Furthermore, a petition under section 446(1)(e) may be brought by a wider class of persons by reason of section 445(1) (companies, creditors, contributories, liquidators, the Minister, Bank Negara, the Registrar etc) as opposed to section 346 (member or holder of debenture of the company).
There is a real danger that litigants will choose to resort to a section 446(1)(e) petition to wind up a company in order to avoid the difficulties of establishing a case of oppression under section 346. This may have the effect of rendering section 346 completely redundant, and would allow section 446(1) to be abused by litigants for tactical reasons. This could not possibly have been the intended result of the legislature or the CLRC.
As such, it is proposed that section 446(1)(e) should be deleted altogether, and the power to wind up a company in cases of oppression should be exercised by the court only pursuant to section 346.
D3. Section 347 and 348 “Statutory Derivate Action” and Leave of Court
Section 347 allows a complainant to “bring, intervene in or defend an action on behalf of the company”.

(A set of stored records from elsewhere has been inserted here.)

===== src/rtl/updown_mod_counter.sv =====
// Up/down counter with programmable limit, variable step, wrap/saturate mode and prescaler.
// Optional capture register enabled by defining COUNTER_CAPTURE_EN.
module updown_mod_counter #(
  parameter int N       = 8,
  parameter int STEP_W  = 4,
  parameter int PRESC_W = 8
) (
  input  logic               clk,
  input  logic               reset,
  input  logic               clr,
  input  logic               load,
  input  logic [N-1:0]       d,
  input  logic               lim_we,
  input  logic [N-1:0]       lim_d,
  input  logic               en,
  input  logic               up,
  input  logic [STEP_W-1:0]  step,
  input  logic               mode,
  input  logic [PRESC_W-1:0] div,
  output logic [N-1:0]       q,
  output logic [N-1:0]       limit,
  output logic               max_tick,
  output logic               min_tick,
  output logic               wrap
`ifdef COUNTER_CAPTURE_EN
  ,
  input  logic               capture,
  output logic [N-1:0]       cap_q
`endif
);

  logic [PRESC_W-1:0] pc, pc_n;
  logic [N-1:0]       q_n, limit_n, step_n;
  logic [N:0]         sum;
  logic               wrap_n, fire;

  assign step_n = N'(step);
  // Extra bit keeps q + step from truncating before the limit compare.
  assign sum    = {1'b0, q} + {1'b0, step_n};

  always_comb begin
    q_n     = q;
    limit_n = limit;
    pc_n    = pc;
    wrap_n  = 1'b0;
    fire    = 1'b0;

    if (lim_we)
      limit_n = lim_d;

    if (clr) begin
      q_n  = '0;
      pc_n = '0;
    end else if (load) begin
      q_n  = (d < limit_n) ? d : limit_n;
      pc_n = '0;
    end else if (lim_we) begin
      q_n  = (q < lim_d) ? q : lim_d;
    end else if (en) begin
      // pc > div after a div change must still fire rather than run past.
      if (pc >= div) begin
        pc_n = '0;
        fire = 1'b1;
      end else begin
        pc_n = pc + PRESC_W'(1);
      end
    end

    if (fire) begin
      if (up) begin
        if (sum <= {1'b0, limit}) begin
          q_n = sum[N-1:0];
        end else begin
          q_n    = mode ? limit : '0;
          wrap_n = 1'b1;
        end
      end else begin
        if (q >= step_n) begin
          q_n = q - step_n;
        end else begin
          q_n    = mode ? '0 : limit;
          wrap_n = 1'b1;
        end
      end
    end
  end

  always_ff @(posedge clk or posedge reset) begin
    if (reset) begin
      q     <= '0;
      limit <= '1;
      pc    <= '0;
      wrap  <= 1'b0;
    end else begin
      q     <= q_n;
      limit <= limit_n;
      pc    <= pc_n;
      wrap  <= wrap_n;
    end
  end

  assign max_tick = (q == limit);
  assign min_tick = (q == '0);

`ifdef COUNTER_CAPTURE_EN
  always_ff @(posedge clk or posedge reset) begin
    if (reset)
      cap_q <= '0;
    else if (capture)
      cap_q <= q;
  end
`endif

endmodule


===== config.mk =====
export PLATFORM = sky130hd
export DESIGN_NAME = updown_mod_counter
export DESIGN_NICKNAME = d
export VERILOG_FILES = /design/src/rtl/updown_mod_counter.sv
export SDC_FILE = /design/constraint.sdc
export NUM_CORES = 1
export LEC_CHECK = 0
export BUFFER_PORTS_ARGS = -buffer_cell sky130_fd_sc_hd__buf_2
export CAP_MARGIN = 10
export CELL_PAD_IN_SITES_DETAIL_PLACEMENT = 0
export CELL_PAD_IN_SITES_GLOBAL_PLACEMENT = 1
export CORE_MARGIN = 4
export CORE_UTILIZATION = 38
export DETAILED_ROUTE_END_ITERATION = 7
export PLACE_DENSITY_LB_ADDON = 0.1
export RECOVER_POWER = 100
export SYNTH_ARGS = -nofsm -noshare
export SYNTH_HDL_FRONTEND = slang
export SYNTH_SLANG_ARGS = --single-unit

===== constraint.sdc =====
create_clock -name clk -period 3.6 [get_ports clk]
set_clock_uncertainty 0.05 [all_clocks]
set_input_delay 0.36 -clock clk [delete_from_list [all_inputs] [get_ports clk]]
set_output_delay 0.36 -clock clk [all_outputs]
set_load 0.01 [all_outputs]

==> out/results.txt <==
syn_area_per_cell = 8.07 um2
First DRT Iteration DRCs = 194
core area = 7730 um2
crit-path leading delay family = simple AND/OR/NAND/NOR gates
clock sink count = 25
r2r setup slk = 0.13 ns
GR Util All Layers = 21.2%
max_cap viols = 0
H-tree depth = 1
most used cell, CP = ha_1
cells after synthesis = 375
IO Pins = 55
CTS Buffer Depth = 2
Largest stage delay, worst path = 0.45 ns
layout net count = 523
dominant synthesized flop cell = dfrtp_1
Crit Path Class = flip-flop to flip-flop
Peak supply drop = 0.175 mV
dpl hpwl = 8130 um
Hold Buf Count CTS = 0
crit end category = flip-flop
global-route wire length before repair = 16,400 um
Seq/Total Area, Yosys = 21.0%
Mapped Area = 3030 um2
TNS Setup = 0 ns
vias in the first global route = 3,179
Worst Path Required = 3.69 ns
pre-CTS WS = -0.118 ns
Mapped Nets = 452
DR DRC count = 0
Root Driver = clkbuf_8
most frequent cells in the layout = inv_1, buf_2, ha_1
drt pass-1 iters = 4
Worst Hold Class = input port to asynchronous set/reset pin
wire per inst = 18.5 um
fin crit share = 96.5%
Power Density = 307 nW/um2
area of the multi-input gates = 2220 um2
Port Buffer Count = 54
Tmin final = 3.47 ns
hold violation count in the final report = 0
largest net degree at the start of global routing = 24
EDFF count, synth = 0
Startpoint Class = flip-flop
crit-path max FO = 4
number of buffers created by CTS = 3
Reg area = 636 um2
WP buf/inv = 2
Hold Slack = 0.235 ns
Slew Viols, Final = 0
Max Freq = 288 MHz
Area growth, synth to finish = 19.3%
distinct cell type count after synthesis = 68
DRT antenna net count = 0
clock-pin slew on the worst setup and hold paths = 0.10 ns
Yosys top cell area share = 16.1%
# diodes = 0
Leak = 1.71 nW
Synth Warn # = 0
total number of vias = 3,099
die width = 97.3 um
largest area contributor in the netlist = ha_1
initial antenna violation count = 0
critical path arrival = 3.56 ns
Initial Utilization = 39.2%
normalized max-slew margin = 33.3%
# setup viols final = 0
grt ovf = 0
placer congestion estimate = 0.881
WL final = 10,100 um
most common cell after layout, fill and taps aside = inv_1
share of cells above drive strength 1 = 19.3%
CP Cell Sequence = ha_1, or3b_4, a31oi_4, o211ai_1, xnor2_1, ha_1, inv_1, o22ai_1, or4_4, a21boi_2, buf_4, mux2i_1, o2111ai_1
status = completed
asr flop ratio synth = 100%
CTS tree = done
synth top area cells = ha_1, dfrtp_1, dfstp_2
slowest CP cell = dfrtp_1
DIE AREA = 9460 um2
fillers = 786
synthesized flop and latch total = 25
Clk Latency, worst-skew pair = 0.28 ns
drt via density = 5.67
Die H = 97.3 um
Row Count = 32
Worst Tran Pin Value = 0.992 ns
final worst setup slack = 0.126 ns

Section 348 sets out the procedure for the complainant to apply to the court for leave. In particular, section 348 (2) provides that the complainant shall give thirty days’ notice in writing to the directors of his intention to apply for the leave of Court under section 347.

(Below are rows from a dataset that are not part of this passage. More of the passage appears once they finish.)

[config.mk]
export PLATFORM = sky130hd
export DESIGN_NAME = panel_step_repeater
export DESIGN_NICKNAME = d
export VERILOG_FILES = /design/src/rtl/panel_pkg.sv /design/src/rtl/panel_debounce.sv /design/src/rtl/panel_step_repeater.sv
export SDC_FILE = /design/constraint.sdc
export NUM_CORES = 1
export LEC_CHECK = 0
export BUFFER_PORTS_ARGS = -buffer_cell sky130_fd_sc_hd__buf_2
export CAP_MARGIN = 20
export CORE_MARGIN = 1.5
export CORE_UTILIZATION = 50
export CTS_BUF_LIST = sky130_fd_sc_hd__clkbuf_4
export CTS_CLUSTER_DIAMETER = 200
export CTS_CLUSTER_SIZE = 16
export DETAILED_ROUTE_END_ITERATION = 10
export PLACE_DENSITY = 0.66
export SLEW_MARGIN = 30
export SYNTH_ARGS = -nofsm -noshare
export SYNTH_HDL_FRONTEND = slang
export SYNTH_SLANG_ARGS = --single-unit
[constraint.sdc]
create_clock -name clk -period 3.9 [get_ports clk]
set_input_delay 0.78 -clock clk [delete_from_list [all_inputs] [get_ports clk]]
set_output_delay 0.78 -clock clk [all_outputs]
set_load 0.005 [all_outputs]
[src/rtl/panel_pkg.sv]
// Shared definitions for the front-panel switch conditioners (STEP, RUN, STOP, DEPOSIT).
// Holds the step/repeat state type and the default timing constants.
package panel_pkg;

    typedef enum logic [1:0] {
        LOCKOUT = 2'd0,
        IDLE    = 2'd1,
        HOLD    = 2'd2,
        REPEAT  = 2'd3
    } step_state_e;

    localparam int DEF_DEBOUNCE_CYCLES = 16;
    localparam int DEF_HOLD_CYCLES     = 1000;
    localparam int DEF_REPEAT_CYCLES   = 200;
    localparam int DEF_CW              = 16;

    localparam int SYNC_STAGES = 2;
    // Released-and-settled cycles needed to leave LOCKOUT. One more than the
    // synchroniser depth, so the reset value still sitting in the synchroniser
    // cannot masquerade as a release.
    localparam int LOCKOUT_QUIET_CYCLES = SYNC_STAGES + 1;

endpackage

[src/rtl/panel_debounce.sv]
// Two-flop synchroniser plus debounce counter for one active-low panel switch.
// pressed changes on the edge that completes DEBOUNCE_CYCLES stable differing samples.
module panel_debounce
    import panel_pkg::*;
#(
    parameter int DEBOUNCE_CYCLES = DEF_DEBOUNCE_CYCLES,
    parameter int CW              = DEF_CW
) (
    input  logic clk,
    input  logic nreset,
    input  logic i_nsw,
    output logic o_pressed,
    output logic o_quiet
);

    localparam logic [CW-1:0] CNT_LAST = CW'(DEBOUNCE_CYCLES - 1);

    logic          r_sync1;
    logic          r_sn;
    logic          r_pressed;
    logic [CW-1:0] r_cnt;
    logic          w_differs;

    always_ff @(posedge clk or negedge nreset) begin
        if (!nreset) begin
            r_sync1 <= 1'b1;
            r_sn    <= 1'b1;
        end else begin
            r_sync1 <= i_nsw;
            r_sn    <= r_sync1;
        end
    end

    // The debounced level is stored inverted as r_pressed, so acceptance and the
    // pressed output land on the same edge. Level = ~r_pressed.
    assign w_differs = (r_sn == r_pressed);

    always_ff @(posedge clk or negedge nreset) begin
        if (!nreset) begin
            r_cnt     <= '0;
            r_pressed <= 1'b0;
        end else if (!w_differs) begin
            r_cnt <= '0;
        end else if (r_cnt == CNT_LAST) begin
            r_cnt     <= '0;
            r_pressed <= ~r_sn;
        end else begin
            r_cnt <= r_cnt + CW'(1);
        end
    end

    assign o_pressed = r_pressed;
    assign o_quiet   = r_sn & ~r_pressed;

endmodule

[src/rtl/panel_step_repeater.sv]
// STEP switch conditioner: debounced press gives one active-low pulse, holding repeats.
// Press to pulse = 2 + DEBOUNCE_CYCLES + 1 cycles; then HOLD_CYCLES, then every REPEAT_CYCLES.
module panel_step_repeater
    import panel_pkg::*;
#(
    parameter int DEBOUNCE_CYCLES = DEF_DEBOUNCE_CYCLES,
    parameter int HOLD_CYCLES     = DEF_HOLD_CYCLES,
    parameter int REPEAT_CYCLES   = DEF_REPEAT_CYCLES,
    parameter int CW              = DEF_CW
) (
    input  logic clk,
    input  logic nreset,
    input  logic nstep_sw,
    input  logic enable,
    output logic nstep_pulse,
    output logic pressed,
    output logic repeating
);

    localparam logic [CW-1:0] HOLD_LOAD  = CW'(HOLD_CYCLES);
    localparam logic [CW-1:0] REP_LOAD   = CW'(REPEAT_CYCLES);
    localparam logic [CW-1:0] QUIET_LAST = CW'(LOCKOUT_QUIET_CYCLES - 1);

    step_state_e   r_state;
    step_state_e   w_state_nxt;
    logic [CW-1:0] r_tmr;
    logic [CW-1:0] w_tmr_nxt;
    logic [CW-1:0] w_tmr_dec;
    logic          w_pressed;
    logic          w_quiet;
    logic          w_fire;
    logic          r_pulse_n;
    logic          r_repeating;

    panel_debounce #(
        .DEBOUNCE_CYCLES(DEBOUNCE_CYCLES),
        .CW             (CW)
    ) u_debounce (
        .clk      (clk),
        .nreset   (nreset),
        .i_nsw    (nstep_sw),
        .o_pressed(w_pressed),
        .o_quiet  (w_quiet)
    );

    assign w_tmr_dec = r_tmr - CW'(1);

    always_comb begin
        w_state_nxt = r_state;
        w_tmr_nxt   = r_tmr;
        w_fire      = 1'b0;
        case (r_state)
            // The timer doubles as the quiet-cycle counter while locked out.
            LOCKOUT: begin
                if (!w_quiet) begin
                    w_tmr_nxt = '0;
                end else if (r_tmr == QUIET_LAST) begin
                    w_tmr_nxt   = '0;
                    w_state_nxt = IDLE;
                end else begin
                    w_tmr_nxt = r_tmr + CW'(1);
                end
            end
            IDLE: begin
                if (w_pressed) begin
                    w_fire      = 1'b1;
                    w_tmr_nxt   = HOLD_LOAD;
                    w_state_nxt = HOLD;
                end
            end
            HOLD, REPEAT: begin
                if (!w_pressed) begin
                    w_tmr_nxt   = '0;
                    w_state_nxt = IDLE;
                end else if (w_tmr_dec == '0) begin
                    w_fire      = 1'b1;
                    w_tmr_nxt   = REP_LOAD;
                    w_state_nxt = REPEAT;
                end else begin
                    w_tmr_nxt = w_tmr_dec;
                end
            end
            default: begin
                w_state_nxt = LOCKOUT;
            end
        endcase
    end

    always_ff @(posedge clk or negedge nreset) begin
        if (!nreset) begin
            r_state     <= LOCKOUT;
            r_tmr       <= '0;
            r_pulse_n   <= 1'b1;
            r_repeating <= 1'b0;
        end else begin
            r_state     <= w_state_nxt;
            r_tmr       <= w_tmr_nxt;
            r_pulse_n   <= ~(w_fire & enable);
            r_repeating <= (w_state_nxt == REPEAT);
        end
    end

    assign nstep_pulse = r_pulse_n;
    assign pressed     = w_pressed;
    assign repeating   = r_repeating;

endmodule

# After elaboration in Yosys (flattened, before gate mapping)
# Cells that the tools add are included.
# op_classes
addsub	3
n_eq_ne	8
muxes	18
bitwise_logic	5
n_reduce_logical	4
# op_table
cell	n
16-bit two-way mux	7
16-bit case mux with 3 select lines	1
16-bit by 1-bit adder with 16-bit output, second input constant	2
16-bit by 2-bit equality test with 1-bit output, second input constant	1
16-bit by 4-bit equality test with 1-bit output, second input constant	1
16-bit logical NOT	1
16-bit by 1-bit subtractor with 16-bit output, second input constant	1
2-bit two-way mux	5
2-bit equality test, second input constant	3
2-bit case mux with 3 select lines	1
1-bit two-way mux	3
1-bit inverter	3
1-bit bitwise AND	2
2-bit by 1-bit equality test with 1-bit output, second input constant	1
2-bit logical NOT	1
2-bit by 1-bit inequality test with 1-bit output, second input constant	1
1-bit case mux with 2 select lines	1
2-bit AND reduction	1
2-bit OR reduction	1
1-bit equality test	1
# totals
reg_bits	39
input_bits	4
output_inout_bits	3
word_cells	46

# Logic depth before layout (Yosys ltp)
# Gate-level depths: netlist of run 1.
# depth
depth_word	7
depth_mapped	10

# Modules after synthesis
# A second synthesis of run 1 with hierarchy kept.
# unflattened
hier_cells	299
area_unflattened_um2	2692.6
# by_module_without_submodules
mod	instances	cells_per_inst	area_each_um2
panel_step_repeater	1	213	1808.0
panel_debounce	1	86	884.6

# Least setup slack after synthesis of run 1
# OpenSTA, ideal clock, no wires.
# synth_timing
path_type	register to register
startpoint	reg r_tmr[0]
endpoint	reg r_tmr[2]
arrival_time_ps	2719
required_ps	3773
setup_slack_ps	1054
stages_incl_launch_ff	11
cell_sequence	dfrtp_1 clkbuf_1 inv_1 ha_1 or4b_2 nor4_1 o311ai_1 or4_1 buf_4 a311oi_2 a21oi_1
# synth_via
elab_chain_len	5
# synth_rtl
item	line_no	rtl
from (decl)	panel_step_repeater.sv:26	logic [CW-1:0] r_tmr;
from (signal assigned)	panel_step_repeater.sv:97	r_tmr <= w_tmr_nxt;
16-bit by 1-bit subtractor with 16-bit output	panel_step_repeater.sv:46	assign w_tmr_dec = r_tmr - CW'(1);
16-bit logical NOT	panel_step_repeater.sv:75	end else if (w_tmr_dec == '0) begin
16-bit two-way mux	panel_step_repeater.sv:75	
16-bit two-way mux	panel_step_repeater.sv:72	if (!w_pressed) begin
16-bit case mux with 3 select lines *	panel_step_repeater.sv:52	case (r_state)
# Every way passes the cells marked *; elsewhere a longest branch is shown, timed or not.
# A chain may end at the register's enable or synchronous reset.

# Worst setup path in the final report of run 1
# Same ends and word-level chain as after synthesis.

Although the wording of sections 347 and 348 are largely identical to sections 181A and 181B of the Companies Act 1965, it would appear that insufficient consideration has been given to the situation where a complainant is seeking for leave to defend an action on behalf of the company.
It would not be practicable for a complainant to give thirty days’ notice to the directors of his intention to apply for leave of the Court to defend an action. This is because the company would only have 14 days from the service of an action to enter an appearance, failing which judgment in default may be entered against the company. It is not clear whether this point was considered by the CLRC in its Final Report, as the Report focuses only on the required notice period before bringing an action.

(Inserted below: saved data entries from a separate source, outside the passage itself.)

<file path="src/rtl/puzzle_move_unit.sv">
// Applies one blank-tile move to an 8-puzzle board read from the register file and
// writes the moved board back, reporting legality, goal match and the blank position.
module puzzle_move_unit #(
    parameter int unsigned WIDTH  = 44,
    parameter int unsigned ADDR_W = 5
) (
    input  logic              clk,
    input  logic              rst_n,
    input  logic              start,
    input  logic [ADDR_W-1:0] src_addr,
    input  logic [ADDR_W-1:0] dst_addr,
    input  logic [1:0]        dir,
    output logic [ADDR_W-1:0] rf_src,
    input  logic [WIDTH-1:0]  rf_rdata,
    output logic [ADDR_W-1:0] rf_dst,
    output logic              rf_we,
    output logic [WIDTH-1:0]  rf_wdata,
    output logic              busy,
    output logic              done,
    output logic              illegal,
    output logic              is_goal,
    output logic [3:0]        blank_pos
);

    localparam int unsigned CELLS     = 9;
    localparam int unsigned NIB       = 4;
    localparam int unsigned BOARD_W   = CELLS * NIB;
    localparam int unsigned DEPTH_W   = 8;
    localparam logic [BOARD_W-1:0] GOAL = 36'h012345678;
    localparam logic [3:0]   LAST_CELL = 4'd8;
    localparam logic [3:0]   NO_BLANK  = 4'hF;

    typedef enum logic [2:0] {
        S_IDLE, S_LOAD, S_SCAN, S_SWAP, S_WRITE, S_FAIL
    } state_e;

    state_e              state_q, state_d;
    logic [WIDTH-1:0]    board_q, board_d;
    logic [3:0]          cnt_q, cnt_d;
    logic [1:0]          dir_q, dir_d;
    logic [ADDR_W-1:0]   rf_src_q, rf_src_d, rf_dst_q, rf_dst_d;
    logic [WIDTH-1:0]    rf_wdata_q, rf_wdata_d;
    logic                rf_we_q, rf_we_d, busy_q, busy_d, done_q, done_d;
    logic                illegal_q, illegal_d, is_goal_q, is_goal_d;
    logic [3:0]          blank_pos_q, blank_pos_d;

    logic [3:0]          scan_cell_c, tgt_c, tgt_val_c;
    logic [1:0]          row_c, col_c;
    logic                move_ok_c;
    logic [WIDTH-1:0]    swapped_c;

    // Nibble under the scan pointer, plus row/column, target and legality of the blank
    always_comb begin
        scan_cell_c = 4'h0;
        for (int unsigned k = 0; k < CELLS; k++) begin
            if (4'(k) == cnt_q) scan_cell_c = board_q[NIB*(CELLS-1-k) +: NIB];
        end
        row_c = (blank_pos_q < 4'd3) ? 2'd0 : (blank_pos_q < 4'd6) ? 2'd1 : 2'd2;
        col_c = 2'(blank_pos_q - 4'(row_c) * 4'd3);
        tgt_c     = blank_pos_q;
        move_ok_c = 1'b0;
        case (dir_q)
            2'd0: begin move_ok_c = (row_c != 2'd0); tgt_c = blank_pos_q - 4'd3; end
            2'd1: begin move_ok_c = (row_c != 2'd2); tgt_c = blank_pos_q + 4'd3; end
            2'd2: begin move_ok_c = (col_c != 2'd0); tgt_c = blank_pos_q - 4'd1; end
            default: begin move_ok_c = (col_c != 2'd2); tgt_c = blank_pos_q + 4'd1; end
        endcase
        if (blank_pos_q == NO_BLANK) move_ok_c = 1'b0;
    end

    // Board with blank and target swapped and depth bumped (wraps mod 256)
    always_comb begin
        tgt_val_c = 4'h0;
        for (int unsigned k = 0; k < CELLS; k++) begin
            if (4'(k) == tgt_c) tgt_val_c = board_q[NIB*(CELLS-1-k) +: NIB];
        end
        swapped_c = board_q;
        for (int unsigned k = 0; k < CELLS; k++) begin
            if (4'(k) == blank_pos_q)  swapped_c[NIB*(CELLS-1-k) +: NIB] = tgt_val_c;
            else if (4'(k) == tgt_c)   swapped_c[NIB*(CELLS-1-k) +: NIB] = 4'h0;
        end
        swapped_c[BOARD_W +: DEPTH_W] = board_q[BOARD_W +: DEPTH_W] + 8'd1;
    end

    always_ff @(posedge clk) begin
        if (!rst_n) state_q <= S_IDLE;
        else        state_q <= state_d;
    end

    always_comb begin
        state_d = state_q;
        case (state_q)
            S_IDLE:  if (start) state_d = S_LOAD;
            S_LOAD:  state_d = S_SCAN;
            S_SCAN:  if (scan_cell_c == 4'h0 || cnt_q == LAST_CELL) state_d = S_SWAP;
            S_SWAP:  state_d = move_ok_c ? S_WRITE : S_FAIL;
            S_WRITE: state_d = S_IDLE;
            S_FAIL:  state_d = S_IDLE;
            default: state_d = S_IDLE;
        endcase
    end

    // Next values of the datapath and registered outputs
    always_comb begin
        board_d     = board_q;
        cnt_d       = cnt_q;
        dir_d       = dir_q;
        rf_src_d    = rf_src_q;
        rf_dst_d    = rf_dst_q;
        rf_wdata_d  = rf_wdata_q;
        illegal_d   = illegal_q;
        is_goal_d   = is_goal_q;
        blank_pos_d = blank_pos_q;
        rf_we_d     = (state_d == S_WRITE);
        done_d      = (state_d == S_WRITE) || (state_d == S_FAIL);
        busy_d      = (state_d != S_IDLE);
        case (state_q)
            S_IDLE: if (start) begin
                rf_src_d    = src_addr;
                rf_dst_d    = dst_addr;
                dir_d       = dir;
                cnt_d       = 4'd0;
                illegal_d   = 1'b0;
                is_goal_d   = 1'b0;
                blank_pos_d = 4'd0;
            end
            S_LOAD: board_d = rf_rdata;
            S_SCAN: begin
                if (scan_cell_c == 4'h0)     blank_pos_d = cnt_q;
                else if (cnt_q == LAST_CELL) blank_pos_d = NO_BLANK;
                else                         cnt_d = cnt_q + 4'd1;
            end
            S_SWAP: begin
                if (move_ok_c) begin
                    rf_wdata_d = swapped_c;
                    is_goal_d  = (swapped_c[BOARD_W-1:0] == GOAL);
                end else begin
                    illegal_d  = 1'b1;
                end
            end
            default: ;
        endcase
    end

    always_ff @(posedge clk) begin
        if (!rst_n) begin
            board_q     <= '0;
            cnt_q       <= '0;
            dir_q       <= '0;
            rf_src_q    <= '0;
            rf_dst_q    <= '0;
            rf_wdata_q  <= '0;
            rf_we_q     <= 1'b0;
            busy_q      <= 1'b0;
            done_q      <= 1'b0;
            illegal_q   <= 1'b0;
            is_goal_q   <= 1'b0;
            blank_pos_q <= '0;
        end else begin
            board_q     <= board_d;
            cnt_q       <= cnt_d;
            dir_q       <= dir_d;
            rf_src_q    <= rf_src_d;
            rf_dst_q    <= rf_dst_d;
            rf_wdata_q  <= rf_wdata_d;
            rf_we_q     <= rf_we_d;
            busy_q      <= busy_d;
            done_q      <= done_d;
            illegal_q   <= illegal_d;
            is_goal_q   <= is_goal_d;
            blank_pos_q <= blank_pos_d;
        end
    end

    assign rf_src    = rf_src_q;
    assign rf_dst    = rf_dst_q;
    assign rf_we     = rf_we_q;
    assign rf_wdata  = rf_wdata_q;
    assign busy      = busy_q;
    assign done      = done_q;
    assign illegal   = illegal_q;
    assign is_goal   = is_goal_q;
    assign blank_pos = blank_pos_q;

endmodule

</file>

In order to safeguard the company’s position in a case where a complainant intends to defend an action on behalf of the company, it is proposed that section 348 should be amended as follows:-
(A) Section 348(2) should be amended as follows:-
“The complainant shall give thirty days notice in writing to the directors of his intention to apply for the leave of Court to bring or intervene in an action under section 347.”
(B) Section 348(3) should be amended as follows:-
“Where leave has been granted to bring or intervene in an action pursuant to an application under section 347, the complainant shall initiate proceedings in Court within thirty days from the grant of leave.”
(C) There should be a new section 348(3A) as follows:-
“Where the complainant intends to defend an action on behalf of the company:-
(i) the complainant shall give seven days notice in writing to the directors of his intention to apply for leave of court under section 347;
(ii) the complainant shall serve a copy of the originating summons on the Plaintiff;
(iii) the Court may order that the period prescribed for entering an appearance under Order 12 of the Rules of Court 2012 shall not apply or shall be suspended until the disposal of the application for leave;
(iv) where leave has been granted to defend an action pursuant to an application under section 347, the complainant shall cause the company to enter an appearance to the action and file a defence within such period as may be directed by the Court.”